Say you have a module which binds an interface to a provider:
class MyDeviceProviderModule implements spModule {
public function configure(spBinder $b)
{
$b->bind("Device")->toProvider(new MyDeviceProvider());
$b->bind("Remote")->to("UniversalRemote");
}
}
class MyDeviceProvider implements spProvider
{
public function get($name, $args)
{
if($args['type'] == "TV") {
return 'MyTV';
} elseif($args['type'] == "DvdPlayer") {
return 'MyDvdPlayer';
} else {
throw new spProviderException;
}
}
}
Now we can decide upon which device is instantiated by calling:
$injector = new spDefaultInjector(new MyDeviceProviderModule());
$tv = $injector->getInstance('Device', array('type' => 'TV'));
$dvd = $injector->getInstance('Device', array('type' => 'DvdPlayer'));
The MyDeviceModule implementation looks tedious but some
complex cases of dependency injection might need such a setup.
Additionally you could use Providers as wrappers around existing factories or assembling stratgies of your own code basis or frameworks that you are using. Additional uses cases would be configuring persistent objects.
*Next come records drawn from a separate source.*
This is an optimization exercise on Yosys and OpenROAD, whose aim is small area, a short achievable clock period and few clock cycles per item, not a production implementation. No run shown here included a check of the RTL's function; only the layout flow was run.

## flow/design.v (module list and top-level ports; edited modules follow where they fit)
// module dct8_stream: 2707 lines
// module dct_fa: 10 lines
// module dct_ha: 9 lines
// module dct_addsub: 33 lines
// module dct_carry: 31 lines
// module dct_carry_ci: 13 lines
// module dct_sum: 11 lines
// module dct_sum_co: 12 lines
// module dct_out: 19 lines
module dct8_stream #(
    parameter int IN_W        = 8,
    parameter int OUT_W       = 14,
    parameter int LEVEL_SHIFT = 0
) (
    input  logic                    clk,
    input  logic                    rst,
    input  logic                    en,
    input  logic                    in_valid,
    output logic                    in_ready,
    input  logic [IN_W-1:0]         x0,
    input  logic [IN_W-1:0]         x1,
    input  logic [IN_W-1:0]         x2,
    input  logic [IN_W-1:0]         x3,
    input  logic [IN_W-1:0]         x4,
    input  logic [IN_W-1:0]         x5,
    input  logic [IN_W-1:0]         x6,
    input  logic [IN_W-1:0]         x7,
    output logic                    out_valid,
    input  logic                    out_ready,
    output logic signed [OUT_W-1:0] y0,
    output logic signed [OUT_W-1:0] y1,
    output logic signed [OUT_W-1:0] y2,
    output logic signed [OUT_W-1:0] y3,
    output logic signed [OUT_W-1:0] y4,
    output logic signed [OUT_W-1:0] y5,
    output logic signed [OUT_W-1:0] y6,
    output logic signed [OUT_W-1:0] y7
);
  // ...
==> flow/flow/run.sh <==
#!/bin/bash
# Standard ORFS layout, with repair_timing aiming below the clock period and
# plain buffers on the ports.
set -euo pipefail
bash standard.sh SETUP_SLACK_MARGIN=7.7 "BUFFER_PORTS_ARGS=-buffer_cell sky130_fd_sc_hd__buf_2" finish > standard_flow.log 2>&1
==> flow/standard.sh <==
#!/bin/bash
# synth_recipe.tcl (not shown) runs the flow's synth.tcl, then flattens the netlist and writes it again
# the make line also repeats each setting of config.mk as NAME=value (left out here)
make -C /OpenROAD-flow-scripts/flow DESIGN_CONFIG=/design/flow/config.mk WORK_HOME=/design/flow/orfs CLKGATE_MAP_FILE= SYNTH_SCRIPT=/design/flow/synth_recipe.tcl "${@:-finish}"
==> flow/config.mk <==
export PLATFORM = sky130hd
export DESIGN_NAME = dct8_stream
export DESIGN_NICKNAME = dct8_stream
export VERILOG_FILES = /design/flow/design.v
export SDC_FILE = /design/flow/constraint.sdc
export NUM_CORES = 4
export LEC_CHECK = 0
export CAP_MARGIN = 20
export CORE_MARGIN = 2
export CORE_UTILIZATION = 50
export SLEW_MARGIN = 20
export SYNTH_HIERARCHICAL = 1
==> flow/constraint.sdc <==
create_clock -name core_clock -period 12.0 [get_ports {clk}]
set_input_delay 2.4000 -clock core_clock [delete_from_list [all_inputs] [get_ports {clk}]]
set_output_delay 2.4000 -clock core_clock [all_outputs]
set_load 0.01 [all_outputs]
Objects that use setter injection can also be created by providers, like this example shows:
class myPersistentObjectProvider implements Provider {
public function get($name, $args) {
$object = new MySetterObject();
$object->setStuff($args["stuff"]);
$object->setFoo($args["bar"]);
return $object;
}
}
As you can see, Providers can return either strings of class names or objects as their target implementation.
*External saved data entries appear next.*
What follows belongs to an exercise in optimizing a design on an open flow for small area; a production flow would make more cautious choices. Only simulation tests tie the RTL to the original design; equivalence was not proved. Power and IR drop assume default switching activity.

## mips_core
module mips_core (
    input  logic        clk,
    input  logic        reset,
    output logic [31:0] mem_addr,
    output logic        mem_read,
    output logic        mem_write,
    output logic [31:0] mem_wdata,
    input  logic [31:0] mem_rdata,
    output logic        trap
);
    logic [2:0] cnt;           
    logic       clr, halt;
    logic [1:0] ph;
    logic       s1, s2;
    assign ph = cnt[1:0];
    assign s1 = !clr && !halt && !cnt[2];
    assign s2 = !clr && !halt &&  cnt[2];
    logic [31:0] ins;
    logic [5:0]  op, fn;
    logic        rtype, r_alu, r_slt, r_sh, r_jr, r_jalr, i_alu, i_sext;
    logic        o_lw, o_sw, o_beq, o_j, o_jal, legal;
    assign ins    = mem_rdata;
    assign op     = ins[31:26];
    assign fn     = ins[5:0];
    assign rtype  = (op == 6'h00);
    assign r_alu  = rtype && (fn == 6'h21 || fn == 6'h23 || fn == 6'h24 ||
                              fn == 6'h25 || fn == 6'h26);
    assign r_slt  = rtype && (fn == 6'h2a || fn == 6'h2b);
    assign r_sh   = rtype && (fn == 6'h04 || fn == 6'h06 || fn == 6'h07);
    assign r_jr   = rtype && (fn == 6'h08);
    assign r_jalr = rtype && (fn == 6'h09);
    assign i_alu  = (op == 6'h09 || op == 6'h0c || op == 6'h0d || op == 6'h0e);
    assign o_lw   = (op == 6'h23);
    assign o_sw   = (op == 6'h2b);
    assign o_beq  = (op == 6'h04);
    assign o_j    = (op == 6'h02);
    assign o_jal  = (op == 6'h03);
    assign i_sext = (op == 6'h09) || o_lw || o_sw;
    assign legal  = r_alu || r_slt || r_sh || r_jr || r_jalr || i_alu ||
                    o_lw || o_sw || o_beq || o_j || o_jal;
    logic [31:0] pc;           
    logic [31:0] t1;           
    logic [31:0] t2;           
    logic        cy;           
    logic        cond;         
    localparam logic [3:0] K_NONE = 4'd0, K_SLT = 4'd1, K_SLL = 4'd2, K_SRL = 4'd3,
                           K_SRA = 4'd4, K_LW = 4'd5, K_SW = 4'd6, K_BEQ = 4'd7,
                           K_J = 4'd8, K_JAL = 4'd9, K_JR = 4'd10, K_JALR = 4'd11;
    logic [3:0]  kind;
    logic [4:0]  k_widx;
    logic        k_we, k_pct1, k_beq, k_jtop, k_lw, k_sw, k_left, k_arith;
    logic [1:0]  k_wsrc;       
    always_comb begin
        k_we   = (kind == K_SLT) || (kind == K_SLL) || (kind == K_SRL) || (kind == K_SRA) ||
                 (kind == K_LW) || (kind == K_JAL) || (kind == K_JALR);
  ...
Settings: LEC_CHECK=0, CAP_MARGIN=20, CORE_MARGIN=2, CORE_UTILIZATION=55, CTS_CLUSTER_DIAMETER=100, CTS_CLUSTER_SIZE=25, SLEW_MARGIN=20; clock period 12.0 ns.
run.sh (not shown) runs the stock make flow with config.mk's settings and CLKGATE_MAP_FILE= SYNTH_SCRIPT=/design/flow/synth_recipe.tcl, a recipe that flattens the netlist after the stock synthesis.
The baseline produced a clean layout.
Then changed:
==> flow/flow/run.sh (new file) <==
#!/bin/bash
# The standard layout (standard.sh) with two changes:
#  - synthesis maps logic with an area-oriented ABC script (flow/abc_area.script:
#    two rounds of &syn2, &dch and &nf -R 1000 (delay relaxed), no ABC buffering or gate upsizing; timing is
#    repaired by the standard placement and CTS steps). Everything else in the
#    synthesis (synth_recipe.tcl, ORFS synth.tcl, dfflibmap, flatten, renames) is
#    unchanged, so the registers are the standard synthesis's.
#  - input and output ports are buffered with sky130_fd_sc_hd__buf_1.
# The ORFS scripts are copied into this folder so that only the ABC script differs.
set -euo pipefail
S="$PWD/orfs_scripts"
rm -rf "$S"
cp -r "$FLOW_HOME/scripts" "$S"
cp flow/abc_area.script "$S/abc_speed.script"
bash standard.sh "SCRIPTS_DIR=$S" "BUFFER_PORTS_ARGS=-buffer_cell sky130_fd_sc_hd__buf_1" finish > standard_flow.log 2>&1
==> flow/flow/abc_area.script (new file) <==
&get -n
&st
&syn2
&dch
&nf -R 1000
&st
&syn2
&dch
&nf -R 1000
&put
==> flow/standard.sh (new file) <==
#!/bin/bash
# synth_recipe.tcl (not shown) runs the flow's synth.tcl, then flattens the netlist and writes it again
# the make line also repeats each setting of config.mk as NAME=value (left out here)
make -C /OpenROAD-flow-scripts/flow DESIGN_CONFIG=/design/flow/config.mk WORK_HOME=/design/flow/orfs CLKGATE_MAP_FILE= SYNTH_SCRIPT=/design/flow/synth_recipe.tcl "${@:-finish}"
removed: flow/run.sh
=> Routed wire length is higher by a few percent; worst setup slack improved by 0.16 ns; total power came out lower by a little under a tenth; combinational power is lower by well over a third; synthesized area is lower by a little under a tenth; non-clock buffer count went up by 16; cell area falls by a little under a tenth; hold slack got worse by 0.011 ns; clock-buffer cell count does not change; maximum frequency is higher slightly; first-iteration DRC count increases by about a fifth.

what the ideal ports hide:
In the flow no input, the clock included, has a driving cell. The finished layouts below were timed again as built, in two steps.
Step 1 sets driving cells, clkbuf_16 on the clock port and buf_2 on the other inputs (assumed; they add their load-dependent delay and slew).
Step 2, shift: input delay + t, output delay - t, t = (earliest + latest rising clock arrival at the registers) / 2. This alone moves slack from input paths to output paths.
Three values: ideal, step 1, step 2; two values: the first two.
run	t, ns	setup WS [ns]	cell pins on the clock port's net
the first run	0.702	3.235 / 3.238 / 2.535	1
the second run	0.705	3.398 / 3.430 / 2.725	1
After both steps setup and hold are still met in every run listed. For the first run, which loses most, drivers alone change the setup slack by +0.003 ns; drivers and shift together by -0.700 ns.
Sphicy allows to have single instances across the object tree without the need for static, global singletons.
You can make use of the binding to an instance, so that this instance is used as placeholder for all "Interface" implementations.
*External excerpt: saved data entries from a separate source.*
Source: an optimization exercise on an open RTL-to-GDS flow (aim: small area, a short achievable clock period and few clock cycles per item). Production flows keep margins and buffers that such runs may drop.
Only simulation tests tie the RTL to the original design; equivalence was not proved.
No activity file was given, so power comes from the tool's default toggle rates.

Setup of xenon:
==> flow/design.v <==
`timescale 1ns / 1ps
`default_nettype none
package glu_pkg;
  localparam int unsigned DataW = 64;
  localparam int unsigned WorkW = DataW + 1;
  localparam int unsigned CntW  = 7;
  localparam int unsigned InDataW  = 2 * DataW;
  localparam int unsigned OutDataW = DataW;
  localparam logic OpGcd = 1'b0;
  localparam logic OpLcm = 1'b1;
  localparam int unsigned NumSt = 10;
  localparam int unsigned SIdle = 0;
  localparam int unsigned SSa   = 1;   
  localparam int unsigned SGcd  = 2;   
  localparam int unsigned SGfin = 3;   
  localparam int unsigned SRld  = 4;   
  localparam int unsigned SDiv  = 5;   
  localparam int unsigned SMul  = 6;   
  localparam int unsigned SFill = 7;   
  localparam int unsigned SZero = 8;   
  localparam int unsigned SOut  = 9;
endpackage : glu_pkg
`default_nettype wire
`timescale 1ns / 1ps
`default_nettype none
import glu_pkg::*;
module gcd_lcm_unit_core (
  input  wire logic                clk_i,
  input  wire logic                rst_ni,
  input  wire logic                s_axis_tvalid,
  output      logic                s_axis_tready,
  input  wire logic [glu_pkg::InDataW-1:0]  s_axis_tdata,   
  input  wire logic                s_axis_tuser,   
  output      logic                m_axis_tvalid,
  input  wire logic                m_axis_tready,
  output      logic [glu_pkg::OutDataW-1:0] m_axis_tdata,   
  output      logic                m_axis_tuser    
);
  logic [NumSt-1:0]  st_q, st_d;
  logic [NumSt-1:0]  sd_q;          
  logic [WorkW-1:0]  u_q, u_d;      
  logic [WorkW-1:0]  v_q, v_d;      
  logic [CntW-1:0]   k_q, k_d;      
  logic [CntW-1:0]   c_q, c_d;      
  logic              sb_q, sb_d;    
  logic              mf_q, mf_d;    
  logic              za_q, za_d;    
  logic              zb_q, zb_d;    
  logic              ovf_q, ovf_d;
  logic              lcm_q, lcm_d;  
  logic              sw_q, sw_d;    
  logic [DataW-1:0]  op_a, op_b;
  assign op_a   = s_axis_tdata[DataW-1:0];
  assign op_b   = s_axis_tdata[InDataW-1:DataW];
  logic              a_u, a_v2;               
  logic              b_v, b_a, b_b;           
  logic              inv, cin;
  logic [WorkW-1:0]  add_a, add_b, s;
  logic              sh0;           
  logic              divmode;       
  logic              qbit;
  logic [1:0]        j;
  logic [2:0]        fill;
  logic [WorkW+2:0]  sh_ext;
  logic [WorkW-1:0]  sh;
  logic              u_zero, r_zero;
  logic [WorkW-1:0]  rmask;
  logic              mbit, mul_ovf, mul_last;
  logic [CntW-1:0]   c_dec;
  logic              start;
  assign add_a = ({WorkW{a_u}} & u_q) | ({WorkW{a_v2}} & {v_q[WorkW-2:0], 1'b0});
  assign add_b = ({WorkW{b_v}} & v_q)
               | ({WorkW{b_a}} & {op_a[DataW-1], op_a})
               | ({WorkW{b_b}} & {op_b[DataW-1], op_b});
  assign s = add_a + (add_b ^ {WorkW{inv}}) + {{(WorkW-1){1'b0}}, cin};
  function automatic logic [1:0] tz3(input logic [2:0] x);
    if (x[0])      tz3 = 2'd0;
    else if (x[1]) tz3 = 2'd1;
    else if (x[2]) tz3 = 2'd2;
    else           tz3 = 2'd3;
  endfunction
  logic [2:0] v_mag3, d3;
  assign v_mag3 = v_q[WorkW-1] ? (3'd0 - v_q[2:0]) : v_q[2:0];
  assign d3     = u_q[2:0] - v_mag3;
  always_comb begin
    j = 2'd0;
    if (sd_q[SIdle] || sd_q[SOut]) j = tz3(op_a[2:0]);
    if (sd_q[SRld])  j = sw_q ? tz3(op_b[2:0]) : tz3(op_a[2:0]);
    if (sd_q[SSa])  j = u_q[0] ? tz3(op_b[2:0]) : tz3(u_q[2:0]);
    if (sd_q[SGcd]) j = !u_q[0] ? tz3(u_q[2:0]) : !v_q[0] ? tz3(v_q[2:0]) : tz3(d3);
    if (sd_q[SDiv]) j = u_q[0] ? tz3(d3) : tz3(u_q[2:0]);
  end
  assign fill   = divmode ? {2'b00, qbit} : {3{s[WorkW-1]}};
  assign sh_ext = {fill, s} >> j;
  assign sh     = sh_ext[WorkW-1:0];
  assign rmask  = {WorkW{1'b1}} >> c_q;
  assign r_zero = ((u_q & rmask) == '0);
  function automatic logic [CntW-2:0] hipair(input logic [WorkW:0] x);
    hipair = '0;
    for (int i = 0; i < (WorkW + 1) / 2; i++) begin
      if (x[2*i] | x[2*i+1]) hipair = (CntW-1)'(i);
    end
  endfunction
  logic [CntW-2:0]   hp_a, hp_b, hp_u;
  logic              nz_a, nz_b, gcd_ovf;
  logic              go_q, go_d;
  assign hp_a    = hipair({2'b00, op_a ^ {DataW{op_a[DataW-1]}}});
  assign hp_b    = hipair({2'b00, op_b ^ {DataW{op_b[DataW-1]}}});
  assign hp_u    = hipair({1'b0, u_q});
  assign nz_a    = ((op_a ^ {DataW{op_a[DataW-1]}}) != '0);
  assign nz_b    = ((op_b ^ {DataW{op_b[DataW-1]}}) != '0);
  logic [CntW:0]     lab_q, lab_d;
  assign lab_d   = (nz_a && nz_b) ? ({1'b0, hp_a, 1'b0} + {1'b0, hp_b, 1'b0}) : '0;
  assign gcd_ovf = lab_q >= ({1'b0, hp_u, 1'b0} + {1'b0, k_q} + 8'd66);
  assign u_zero = (u_q == '0);
  assign mbit     = u_q[WorkW-1];
  assign mul_ovf  = (v_q[DataW-1] & !mf_q) | s[WorkW-1];
  assign c_dec    = c_q - CntW'(1);
  assign mul_last = (c_dec == k_q);
  assign m_axis_tvalid = st_q[SOut];
  assign m_axis_tdata  = v_q[DataW-1:0];
  assign m_axis_tuser  = ovf_q;
  assign start = s_axis_tvalid && (sd_q[SIdle] || (sd_q[SOut] && m_axis_tready));
  always_comb begin
    st_d    = sd_q;
    u_d     = u_q;
    v_d     = v_q;
    k_d     = k_q;
    c_d     = c_q;
    sb_d    = sb_q;
    mf_d    = mf_q;
    za_d    = za_q;
    zb_d    = zb_q;
    ovf_d   = ovf_q;
    lcm_d   = lcm_q;
    sw_d    = sw_q;
    a_u     = 1'b0;
    a_v2    = 1'b0;
    b_v     = 1'b0;
    b_a     = 1'b0;
    b_b     = 1'b0;
    inv     = 1'b0;
    cin     = 1'b0;
    sh0     = 1'b0;
    divmode = 1'b0;
    qbit    = 1'b0;
    s_axis_tready = 1'b0;
    if (sd_q[SIdle] || sd_q[SOut]) begin
      b_a = 1'b1;
      inv = op_a[DataW-1];
      cin = op_a[DataW-1];
    end
    if (sd_q[SRld]) begin
      b_a = !sw_q;
      b_b = sw_q;
      inv = sw_q ? op_b[DataW-1] : op_a[DataW-1];
      cin = sw_q ? op_b[DataW-1] : op_a[DataW-1];
    end
    if (sd_q[SSa]) begin
      a_u = !u_q[0];
      b_b = u_q[0];
    end
    if (sd_q[SGcd]) begin
      a_u = !u_q[0] | v_q[0];
      b_v = u_q[0];
      inv = u_q[0] & v_q[0] & !v_q[WorkW-1];
      cin = u_q[0] & v_q[0] & !v_q[WorkW-1];
    end
    if (sd_q[SDiv]) begin
      a_u = 1'b1;
      b_v = u_q[0];
      inv = u_q[0] & !v_q[WorkW-1];
      cin = u_q[0] & !v_q[WorkW-1];
    end
    if (sd_q[SGfin]) begin
      sh0  = 1'b1;
      b_v  = v_q[WorkW-1];
      a_v2 = !v_q[WorkW-1];
      inv  = v_q[WorkW-1];
      cin  = v_q[WorkW-1];
    end
    if (sd_q[SFill]) begin
      sh0 = 1'b1;
      inv = 1'b1;
    end
    if (sd_q[SMul]) begin
      sh0  = 1'b1;
      a_v2 = !mf_q;
      b_b  = mbit & !sw_q;
      b_a  = mbit & sw_q;
      inv  = mbit & (sw_q ? op_a[DataW-1] : op_b[DataW-1]);
      cin  = mbit & (sw_q ? op_a[DataW-1] : op_b[DataW-1]);
    end
    if (sd_q[SZero]) begin
      sh0 = 1'b1;
      if (lcm_q == OpGcd) begin
        b_a = !za_q;
        b_b = za_q;
        inv = za_q ? op_b[DataW-1] : op_a[DataW-1];
        cin = inv;
      end
    end
    if (sd_q[SRld] || sd_q[SDiv]) begin
      divmode = 1'b1;
      qbit    = u_q[0] & sd_q[SDiv];
    end
    if (sd_q[SIdle] || sd_q[SOut]) begin
      if (sd_q[SIdle] || m_axis_tready) begin
        st_d = '0;
        st_d[SIdle] = 1'b1;
      end
      if (start) begin
        u_d   = sh;
        k_d   = CntW'(j);
        za_d  = (op_a == '0);
        zb_d  = (op_b == '0);
        ovf_d = 1'b0;
        lcm_d = s_axis_tuser;
        sw_d  = (hp_b < hp_a);
        st_d  = '0;
        st_d[SSa] = 1'b1;
      end
    end
    if (sd_q[SSa]) begin
      if (za_q || zb_q) begin
        st_d = '0;
        st_d[SZero] = 1'b1;
      end else if (!u_q[0]) begin
        u_d = sh;
        k_d = k_q + CntW'(j);
      end else begin
        v_d  = sh;
        c_d  = CntW'(j);
        sb_d = 1'b1;
        st_d = '0;
        st_d[SGcd] = 1'b1;
      end
    end
    if (sd_q[SZero]) begin
      v_d           = sh;
      s_axis_tready = 1'b1;
      st_d          = '0;
      st_d[SOut]    = 1'b1;
    end
    if (sd_q[SGcd]) begin
      if (u_zero) begin
        st_d = '0;
        if (lcm_q == OpLcm) begin
          st_d[SRld] = 1'b1;
        end else if (!v_q[WorkW-1] && k_q == '0) begin
          s_axis_tready = 1'b1;
          st_d[SOut]    = 1'b1;
        end else begin
          st_d[SGfin] = 1'b1;
        end
      end else if (!u_q[0]) begin
        u_d = sh;
      end else if (!v_q[0]) begin
        v_d = sh;
        if (sb_q) c_d = c_q + CntW'(j);
      end else begin
        if (s[WorkW-1]) v_d = sh;
        else            u_d = sh;
        if (sb_q) begin
          sb_d = 1'b0;
          if (c_q < k_q) k_d = c_q;
        end
      end
    end
    go_d = sd_q[SGcd] && !u_zero && lcm_q == OpLcm && gcd_ovf;
    if (sd_q[SGcd] && go_q) begin
      st_d = '0;
      st_d[SFill] = 1'b1;
    end
    if (sd_q[SGfin]) begin
      v_d = sh;
      if (!v_q[WorkW-1]) k_d = k_q - CntW'(1);
      if (v_q[WorkW-1] ? (k_q == '0) : (k_q == CntW'(1))) begin
        s_axis_tready = 1'b1;
        st_d          = '0;
        st_d[SOut]    = 1'b1;
      end
    end
    if (sd_q[SRld]) begin
      u_d  = sh;
      c_d  = CntW'(j);
      st_d = '0;
      st_d[SDiv] = 1'b1;
    end
    if (sd_q[SDiv]) begin
      if (r_zero) begin
        mf_d = 1'b1;
        st_d = '0;
        st_d[SMul] = 1'b1;
      end else begin
        u_d = sh;
        c_d = c_q + CntW'(j);
      end
    end
    if (sd_q[SMul]) begin
      v_d   = sh | {WorkW{mul_ovf}};
      ovf_d = mul_ovf;
      u_d   = {u_q[WorkW-2:0], 1'b0};
      c_d   = c_dec;
      mf_d  = 1'b0;
      if (mul_last) begin
        s_axis_tready = 1'b1;
        st_d          = '0;
        st_d[SOut]    = 1'b1;
      end else if (mul_ovf) begin
        st_d = '0;
        st_d[SFill] = 1'b1;
      end
    end
    if (sd_q[SFill]) begin
      v_d           = sh;
      ovf_d         = 1'b1;
      s_axis_tready = 1'b1;
      st_d          = '0;
      st_d[SOut]    = 1'b1;
    end
  end
  always_ff @(posedge clk_i or negedge rst_ni) begin
    if (!rst_ni) begin
      st_q <= NumSt'(1) << SIdle;
    end else begin
      st_q <= st_d;
    end
  end
  always_ff @(posedge clk_i) begin
    if (!rst_ni) sd_q <= NumSt'(1) << SIdle;
    else         sd_q <= st_d;
  end
  always_ff @(posedge clk_i) begin
    u_q   <= u_d;
    v_q   <= v_d;
    k_q   <= k_d;
    c_q   <= c_d;
    sb_q  <= sb_d;
    mf_q  <= mf_d;
    za_q  <= za_d;
    zb_q  <= zb_d;
    ovf_q <= ovf_d;
    lcm_q <= lcm_d;
    if (start) lab_q <= lab_d;
    sw_q  <= sw_d;
    go_q  <= go_d;
  end
endmodule
`default_nettype wire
class MySingletonInstanceModule implements spModule {
public function configure(spBinder $b) {
$b->bind("Interface")->toInstance(new Instance());
}
}
This case is only useful for singletons that are leafes in the object graph. When the singleton should create more objects deep down that might even be singletons on their own in other parts of the graph you have to use the following nice solution:
class MyEagerSingletonModule implements spModule {
public function configure(spBinder $b) {
$b->bind("ArrayAccess")->to('ArrayObject').asEagerSingleton();
}
}
Now the ArrayObject is instantiated upon first request and
buffered in a layer inside the injector. If you use this injector to
request more implementations of ArrayAccess it will always return
the single instance that was created earlier.
This is by far the most beautiful way to use a singleton instance without having to use the Singleton pattern with global static accessors. You can use exactly the same object in two very different positions of the object graph without having to pass it around through all its intermediates.
First a note: Sphicy works best with constructors that require only objects as arguments.
The second argument of the getInstance() injector method
allows to pass arguments as key value pairs of "argument variable name" and
"argument value".
$injector->getInstance("Interface", array("argName1" => "argValue1"));
This argument list is passed down to nested getInstance() calls.
You can write a custom module that accepts the configuration parameters and implement binding decisions based on this information.
If an object allows to be passed in as "null" and no concrete interface binding is found Sphicy will automatically detect this and insert null as parameter.
If the framework is engineered with good OO-practices in mind you are probably possible to use Sphicy. Sample framework modules for Sphicy will be implemented sooner or later.
If you have build a module for Sphicy that helps bootstrap framework dependencies you can of course contribute this back to be included in Sphicy by default as a TieIn component.